In 1970, Rojas and his family were involved in a serious automobile accident that killed two of his three children and left him partially paralyzed for the rest of his life. The California Angels organization and players held fundraisers to help their former teammate, including organizing a testimonial game for "Minnie Rojas Day" in 1971.

==Baseball career==

=== Minor leagues / Mexican League ===
Rojas was born in Remedios, Villa Clara, Cuba. He showed promise as a baseball player in his youth, and after a year of compulsory military service, he left his native country to play semi-pro baseball in Mexico. In 1960, he signed a minor league contract with the San Francisco Giants. The Giants did not promote him to the majors after 4 years in their minor league system, so Rojas signed a free agent contract with the independent Jalisco Charros of the Mexican League in 1964.

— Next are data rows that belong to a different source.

Background: an optimization exercise with open tools, aiming at small area, a short achievable clock period and few clock cycles. Do not read the settings as production practice. The RTL was checked by simulation tests, not by an equivalence proof against the original design.

[flow/run.sh]
#!/bin/bash
# synth_recipe.tcl (not shown) runs the flow's synth.tcl, then flattens the netlist and writes it again
# the make line also repeats each setting of config.mk as NAME=value (left out here)
make -C /OpenROAD-flow-scripts/flow DESIGN_CONFIG=/design/flow/config.mk WORK_HOME=/design/flow/orfs CLKGATE_MAP_FILE= SYNTH_SCRIPT=/design/flow/synth_recipe.tcl finish
[flow/config.mk]
export PLATFORM = sky130hd
export DESIGN_NAME = uriscv_core
export DESIGN_NICKNAME = uriscv_core
export VERILOG_FILES = /design/flow/design.v
export SDC_FILE = /design/flow/constraint.sdc
export NUM_CORES = 4
export LEC_CHECK = 0
export CAP_MARGIN = 40
export CORE_MARGIN = 2
export CORE_UTILIZATION = 30
export SETUP_SLACK_MARGIN = 4
export SLEW_MARGIN = 20
[flow/constraint.sdc]
create_clock -name core_clock -period 10.0 [get_ports {clk}]
set_input_delay 2.0000 -clock core_clock [delete_from_list [all_inputs] [get_ports {clk}]]
set_output_delay 2.0000 -clock core_clock [all_outputs]
set_load 0.01 [all_outputs]
[flow/design.v]
module uriscv_muldiv (
    input           clk,
    input           rst_n,
    input           start_i,
    input   [2:0]   func3_i,
    input   [31:0]  operand_ra_i,
    input   [31:0]  operand_rb_i,
    input   [31:0]  operand_ra_raw_i,
    output          done_o,
    output  [31:0]  result_o
);
localparam  S_IDLE = 3'd0;
localparam  S_MUL  = 3'd1;
localparam  S_NORM = 3'd2;
localparam  S_ITER = 3'd3;
localparam  S_FIN  = 3'd4;
logic   [2:0]   state_q;
logic   [4:0]   cnt_q;
logic   [33:0]  r_q;         
logic   [31:0]  d_q;         
logic   [31:0]  q_q;         
logic           neg_q;
logic   [9:0]   pph_q;       
wire        is_div   = func3_i[2];
wire        div_sgn  = ~func3_i[0];            
wire        div_quot = ~func3_i[1];            
wire        a_sgn    = (func3_i[1:0] == 2'b01) | (func3_i[1:0] == 2'b10);
wire        b_sgn    = (func3_i[1:0] == 2'b01);
wire [31:0] a = operand_ra_i;
wire [31:0] b = operand_rb_i;
wire [31:0] ar = operand_ra_raw_i;
wire                mul_top_w = (cnt_q[2:0] == 3'd4);
wire signed [32:0]  mul_a_w   = {a_sgn & ar[31], ar};
wire signed [8:0]   mul_c_w   = {mul_top_w & b_sgn & q_q[7], q_q[7:0]};
wire signed [41:0]  mul_pp_w  = mul_a_w * mul_c_w;
wire        [41:0]  mul_sum_w = {{8{r_q[33]}}, r_q} + {pph_q, d_q};
wire        b_zero_w = (b == 32'b0);
wire [31:0] a_abs_w  = (div_sgn & a[31]) ? -a : a;
wire [31:0] b_abs_w  = (div_sgn & b[31]) ? -b : b;
function automatic [5:0] clz32(input [31:0] x);
    integer i;
    begin
        clz32 = 6'd32;
        for (i = 0; i < 32; i = i + 1)
            if (x[i])
                clz32 = 6'd31 - i[5:0];
    end
endfunction
wire [5:0]  clz_r_w  = clz32(r_q[31:0]);
wire [5:0]  clz_d_w  = clz32(d_q);
wire [5:0]  norm_w   = clz_d_w - clz_r_w;
wire        quick_w  = (clz_d_w < clz_r_w);
wire [32:0] diff_w   = {1'b0, r_q[31:0]} - {1'b0, d_q};
wire        ge_w     = ~diff_w[32];
always_ff @(posedge clk, negedge rst_n)
begin
    if (~rst_n)
    begin
        state_q <= S_IDLE;
        cnt_q   <= 5'd0;
    end
    else
    begin
        case (state_q)
        S_IDLE:
            if (start_i)
            begin
                if (!is_div)
                begin
                    cnt_q   <= 5'd1;
                    state_q <= S_MUL;
                end
                else if (!b_zero_w)
                    state_q <= S_NORM;
            end
        S_MUL:
        begin
            cnt_q <= cnt_q + 5'd1;
            if (cnt_q[2:0] == 3'd5)
            begin
                cnt_q   <= 5'd0;
                state_q <= S_IDLE;
            end
        end
        S_NORM:
        begin
            cnt_q   <= quick_w ? 5'd0 : norm_w[4:0];
            state_q <= quick_w ? S_FIN : S_ITER;
        end
        S_ITER:
        begin
            cnt_q <= cnt_q - 5'd1;
            if (cnt_q == 5'd0)
                state_q <= S_FIN;
        end
        default:
        begin
            cnt_q   <= 5'd0;
            state_q <= S_IDLE;
        end
        endcase
    end
end
always_ff @(posedge clk)
begin
    case (state_q)
    S_IDLE:
    begin
        if (!is_div)
        begin
            r_q          <= 34'b0;
            {pph_q, d_q} <= 42'b0;
            q_q          <= b;
            neg_q        <= 1'b0;
        end
        else
        begin
            r_q   <= {2'b0, a_abs_w};
            d_q   <= b_abs_w;
            q_q   <= 32'b0;
            neg_q <= div_quot ? (div_sgn & (a[31] ^ b[31])) : (div_sgn & a[31]);
        end
    end
    S_MUL:
    begin
        r_q          <= mul_sum_w[41:8];
        q_q          <= {mul_sum_w[7:0], q_q[31:8]};
        {pph_q, d_q} <= mul_pp_w;
    end
    S_NORM:
        d_q   <= d_q << norm_w[4:0];
    S_ITER:
    begin
        if (ge_w)
            r_q[31:0] <= diff_w[31:0];
        q_q   <= {q_q[30:0], ge_w};
        d_q   <= {1'b0, d_q[31:1]};
    end
    default: ;
    endcase
end
wire        sel_q_w  = is_div ? div_quot : (func3_i[1:0] == 2'b00);
wire [31:0] res_w    = sel_q_w ? q_q : r_q[31:0];
wire [31:0] fin_w    = neg_q ? -res_w : res_w;
wire        dz_done_w  = (state_q == S_IDLE) & start_i & is_div & b_zero_w;
wire        mul_last_w = (state_q == S_MUL) & (cnt_q[2:0] == 3'd5);
wire [31:0] mul_res_w  = (func3_i[1:0] == 2'b00) ? {mul_sum_w[7:0], q_q[31:8]} : mul_sum_w[39:8];
assign done_o   = (state_q == S_FIN) | dz_done_w | mul_last_w;
assign result_o = mul_last_w ? mul_res_w :
                  dz_done_w  ? (div_quot ? 32'hFFFFFFFF : a) : fin_w;
endmodule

In 1965, Rojas won 21 games as a starting pitcher for Jalisco, attracting the attention of the California Angels. The Angels bought his contract for $2500 and sent him to their AAA affiliate, the Seattle Rainiers, to begin the 1966 season. He was effective as both a starter and reliever against minor league competition, leading the Angels to call him up to the majors in late May.

=== California Angels ===

Rojas made his major league debut as a 32 year old rookie starting pitcher on May 30, 1966, against the Cleveland Indians and earned the win. Rojas would only make one additional start in the major leagues Instead, he became a valuable member of the Angels' bullpen at a time when the role of relief pitchers was evolving in the professional game. He appeared in 47 games and earned 10 saves as a 32-year-old rookie.

Rojas' best major league season was , when he set an Angels franchise record with 27 saves that wasn't broken until Donnie Moore collected 31 saves in 1985. Rojas also won 12 games in relief that year and was a major reason that the Angels were surprising contenders for the American League pennant until mid-September. He was named the American League's Fireman of the Year and was 24th in the voting for American League MVP.

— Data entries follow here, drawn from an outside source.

Source: an optimization exercise on an open RTL-to-GDS flow (aim: small area, a short achievable clock period and few clock cycles). Production flows keep margins and buffers that such runs may drop. The RTL was checked by simulation tests, not by an equivalence proof against the original design. Power and IR drop assume default switching activity.

**flow/flow/run.sh**
```bash
#!/bin/bash
export SETUP_SLACK_MARGIN=7.5
bash standard.sh > standard.log 2>&1
```
**flow/constraint.sdc**
```tcl
create_clock -name core_clock -period 12.0 [get_ports {clk}]
set_input_delay 2.4000 -clock core_clock [delete_from_list [all_inputs] [get_ports {clk}]]
set_output_delay 2.4000 -clock core_clock [all_outputs]
set_load 0.01 [all_outputs]
```
**flow/standard.sh**
```bash
#!/bin/bash
# synth_recipe.tcl (not shown) runs the flow's synth.tcl, then flattens the netlist and writes it again
# the make line also repeats each setting of config.mk as NAME=value (left out here)
make -C /OpenROAD-flow-scripts/flow DESIGN_CONFIG=/design/flow/config.mk WORK_HOME=/design/flow/orfs CLKGATE_MAP_FILE= SYNTH_SCRIPT=/design/flow/synth_recipe.tcl "${@:-finish}"
```
**flow/config.mk**
```make
export PLATFORM = sky130hd
export DESIGN_NAME = mips_core
export DESIGN_NICKNAME = mips_core
export VERILOG_FILES = /design/flow/design.v
export SDC_FILE = /design/flow/constraint.sdc
export NUM_CORES = 4
export LEC_CHECK = 0
export ABC_CLOCK_PERIOD_IN_PS = 4500
export CAP_MARGIN = 20
export CORE_MARGIN = 2
export CORE_UTILIZATION = 40
export SLEW_MARGIN = 20
```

Rojas' effectiveness was reduced by injuries in , and he missed the second half of the season. During the 1968 season, Rojas developed calcium deposits and tendonitis in his elbow, probably due to overwork during the many seasons leading up to his major league debut. He was placed on the disabled list in late July and was eventually shut down for the 1968 season without throwing another pitch.

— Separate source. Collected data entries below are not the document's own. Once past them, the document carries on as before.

What follows belongs to an exercise in optimizing a design on an open flow for small area; a production flow would make more cautious choices. Only simulation tests tie the RTL to the original design; equivalence was not proved. Power is estimated from default activity; no workload was simulated.

== run X ==
==> module Controller_StateMachine, before the edit <==
module Controller_StateMachine(ADC, clk, Find_Setting, rst_n, LED_Drive, DC_Comp, LED_IR, LED_RED, PGA_Gain,
                               RED_ADC_Value, IR_ADC_Next, CLK_Filter);
	input  wire [7:0] ADC;
	input  wire clk;
	input  wire rst_n;           
	input  wire Find_Setting;
	output wire [3:0] LED_Drive;
	output reg  [6:0] DC_Comp;
	output wire LED_IR;
	output wire LED_RED;
	output reg  [3:0] PGA_Gain;
	output reg  [7:0] RED_ADC_Value;  
	output wire [7:0] IR_ADC_Next;    
	output reg  CLK_Filter;
	localparam [3:0] S_IDLE  = 4'd0,   
	                 S_RST4  = 4'd1,   
	                 S_ROP   = 4'd2,
	                 S_RGAIN = 4'd3,
	                 S_IOP   = 4'd4,
	                 S_IGAIN = 4'd5,
	                 S_AR    = 4'd6,
	                 S_AI    = 4'd7,
	                 S_ALT   = 4'd8;
	reg [3:0]  st;
	reg [1:0]  prev;         
	reg [15:0] gw;           
	reg [4:0]  cnt;
	reg [7:0]  vmin, vmax;
	reg [6:0]  oth_op;
	reg [3:0]  oth_g;
	reg        led_ir;
	reg [7:0]  IR_ADC_Value;
	assign LED_Drive = 4'd10;
	assign LED_IR  = led_ir;
	assign LED_RED = ~led_ir;
	wire in_reset = (st == S_IDLE) | (st == S_RST4);
	wire win_done = cnt[4] & cnt[2];
	wire aw_ok    = cnt[3] & cnt[1];
	wire in_alt   = (st == S_ALT) | (st == S_AR) | (st == S_AI);
	wire in_rng = (ADC < 8'd240) & (ADC > 8'd5);
	wire clip   = (ADC > 8'd240) | (ADC < 8'd5);
	wire gw_ok  = (|gw[15:10]) | (gw[9] & ((|gw[8:6]) | (gw[5] & (|gw[4:0]))));
	wire [8:0] cmin, cmax;
	assign cmin[0] = 1'b1;    
	assign cmax[0] = 1'b0;    
	genvar gi;
	generate for (gi = 0; gi < 8; gi = gi + 1) begin : cmp
		assign cmin[gi+1] = (ADC[gi] & ~vmin[gi]) | (cmin[gi] & (ADC[gi] | ~vmin[gi]));
		assign cmax[gi+1] = (ADC[gi] & ~vmax[gi]) | (cmax[gi] & (ADC[gi] | ~vmax[gi]));
	end endgenerate
	wire lt_min = ~cmin[8];
	wire gt_max = cmax[8];
	wire [7:0] dcy;           
	wire [7:2] q;             
	assign dcy[1] = vmax[0] | ~vmin[0];
	assign dcy[2] = (vmax[1] & ~vmin[1]) | (dcy[1] & (vmax[1] | ~vmin[1]));
	generate for (gi = 2; gi < 7; gi = gi + 1) begin : sub
		FA u(.a(vmax[gi]), .b(~vmin[gi]), .c(dcy[gi]), .s(q[gi]), .co(dcy[gi+1]));
	end endgenerate
	assign q[7] = vmax[7] ^ ~vmin[7] ^ dcy[7];
	wire [7:0] mid;
	wire [7:0] mcy;
	HA m0(.a(vmin[0]), .b(q[2]), .s(mid[0]), .co(mcy[1]));
	generate for (gi = 1; gi < 6; gi = gi + 1) begin : add
		FA u(.a(vmin[gi]), .b(q[gi+2]), .c(mcy[gi]), .s(mid[gi]), .co(mcy[gi+1]));
	end endgenerate
	HA m6(.a(vmin[6]), .b(mcy[6]), .s(mid[6]), .co(mcy[7]));
	assign mid[7] = vmin[7] ^ mcy[7];
	wire accept = (mid >= 8'd117) & (mid <= 8'd137);
	wire [15:0] gw_inc;
	wire [15:0] gcy;
	assign gw_inc[0] = ~gw[0];
	assign gcy[1] = gw[0];
	generate for (gi = 1; gi < 15; gi = gi + 1) begin : ginc
		HA u(.a(gw[gi]), .b(gcy[gi]), .s(gw_inc[gi]), .co(gcy[gi+1]));
	end endgenerate
	assign gw_inc[15] = gw[15] ^ gcy[15];
	assign IR_ADC_Next = rst_n ? 8'd0 :
	                     Find_Setting ? IR_ADC_Value :
	                     in_reset ? 8'd0 :
	                     ((st == S_ALT) & (prev == 2'd2)) ? ADC : IR_ADC_Value;
	always @(posedge clk) begin
		IR_ADC_Value <= IR_ADC_Next;
		if (rst_n) CLK_Filter <= 1'b0;
		else CLK_Filter <= ~CLK_Filter;
	end
	always @(posedge clk) begin
		if (rst_n) begin
			st <= S_IDLE;
			prev <= 2'd0;
			led_ir <= 1'b0;
			DC_Comp <= 7'd0;
			PGA_Gain <= 4'd0;
			gw <= 16'd545;
			cnt <= 5'd0;
			vmin <= 8'd255;
			vmax <= 8'd0;
			RED_ADC_Value <= 8'd0;
		end else if (Find_Setting) begin
			st <= S_ROP;
			if (in_alt) cnt <= 5'd1;
		end else begin
			case (st)
			S_IDLE, S_RST4: begin
				led_ir <= 1'b0;
				DC_Comp <= 7'd0;
				PGA_Gain <= 4'd0;
				gw <= 16'd545;
				cnt <= 5'd0;
				vmin <= 8'd255;
				vmax <= 8'd0;
				RED_ADC_Value <= 8'd0;
				st <= (st == S_RST4) ? S_IOP : S_IDLE;
			end
			S_ROP, S_IOP: begin
				if (st == S_IOP) led_ir <= 1'b1;
				if (!win_done) begin
					if (lt_min) vmin <= ADC;
					if (gt_max) vmax <= ADC;
					cnt <= cnt + 5'd1;
				end else begin
					vmin <= 8'd255;
					vmax <= 8'd0;
					cnt <= 5'd1;
					if (accept) begin
						if (st == S_ROP) begin oth_op <= DC_Comp; st <= S_RGAIN; end
						else st <= S_IGAIN;
					end else
						DC_Comp <= DC_Comp + 7'd10;
				end
			end
			S_RGAIN, S_IGAIN: begin
				if (in_rng & gw_ok) PGA_Gain <= PGA_Gain + 4'd1;
				if ((in_rng & gw_ok) | clip) gw <= 16'd1;
				else gw <= gw_inc;
				if (clip) begin
					if (st == S_RGAIN) begin oth_g <= PGA_Gain; st <= S_RST4; end
					else begin st <= S_ALT; cnt <= 5'd10; end
				end
			end
			S_ALT: begin
				if (aw_ok) begin
					cnt <= 5'd1;
					st <= (prev == 2'd1) ? S_AI : S_AR;
				end else
					cnt <= cnt + 5'd1;
				if (prev == 2'd1) RED_ADC_Value <= ADC;
			end
			S_AR, S_AI: begin
				if (led_ir != (st == S_AI)) begin
					DC_Comp <= oth_op;
					oth_op <= DC_Comp;
					PGA_Gain <= oth_g;
					oth_g <= PGA_Gain;
				end
				led_ir <= (st == S_AI);
				st <= S_ALT;
				prev <= (st == S_AI) ? 2'd2 : 2'd1;
			end
			default: ;
			endcase
		end
	end
endmodule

Rojas attempted to resume his career in 1969 and threw 18 innings in the minor leagues and the Mexican League, but lingering arm issues continued, and he retired from baseball at the age of 35.

===Scouting report===
Rojas' pitching repertoire consisted mainly of breaking balls, changeups, and a sinking fastball. "He's got three pitches", one opposing batter commented, "slow, slower, and 'come and get it'." Despite his lack of a high-velocity pitch, Rojas was effective during his short MLB career due to excellent command and pitch movement. He posted a 23–16 record with a 3.00 ERA and 43 saves in 157 appearances, allowing only 45 unintentional walks in 261 innings over parts of three seasons.

==Accident==
In 1970, Rojas and his family were involved in a serious automobile accident that killed two of his three children and left him partially paralyzed for the rest of his life. Around midnight on March 31, 1970, the Rojas family's station wagon was involved in a serious hit and run auto accident near Key Largo on the Overseas Highway after a fishing trip in the Florida Keys. Rojas' spinal cord was damaged, leaving him partially paralyzed, and his two young daughters, Lourdes and Barbara, were killed. His wife, Maria, and his infant son survived.

The Angels organization, led by team shortstop and Rojas' friend Jim Fregosi, started a fund to help Rojas and his surviving family. The team also held "Minnie Rojas Day" during a spring training exhibition game at Anaheim Stadium in March 1971 and donated the proceeds to the Rojas family. Through intense physical therapy, Rojas eventually regained some use of his upper body, but he would not walk again

Rojas died in Los Angeles on March 23, 2002, at the age of 68.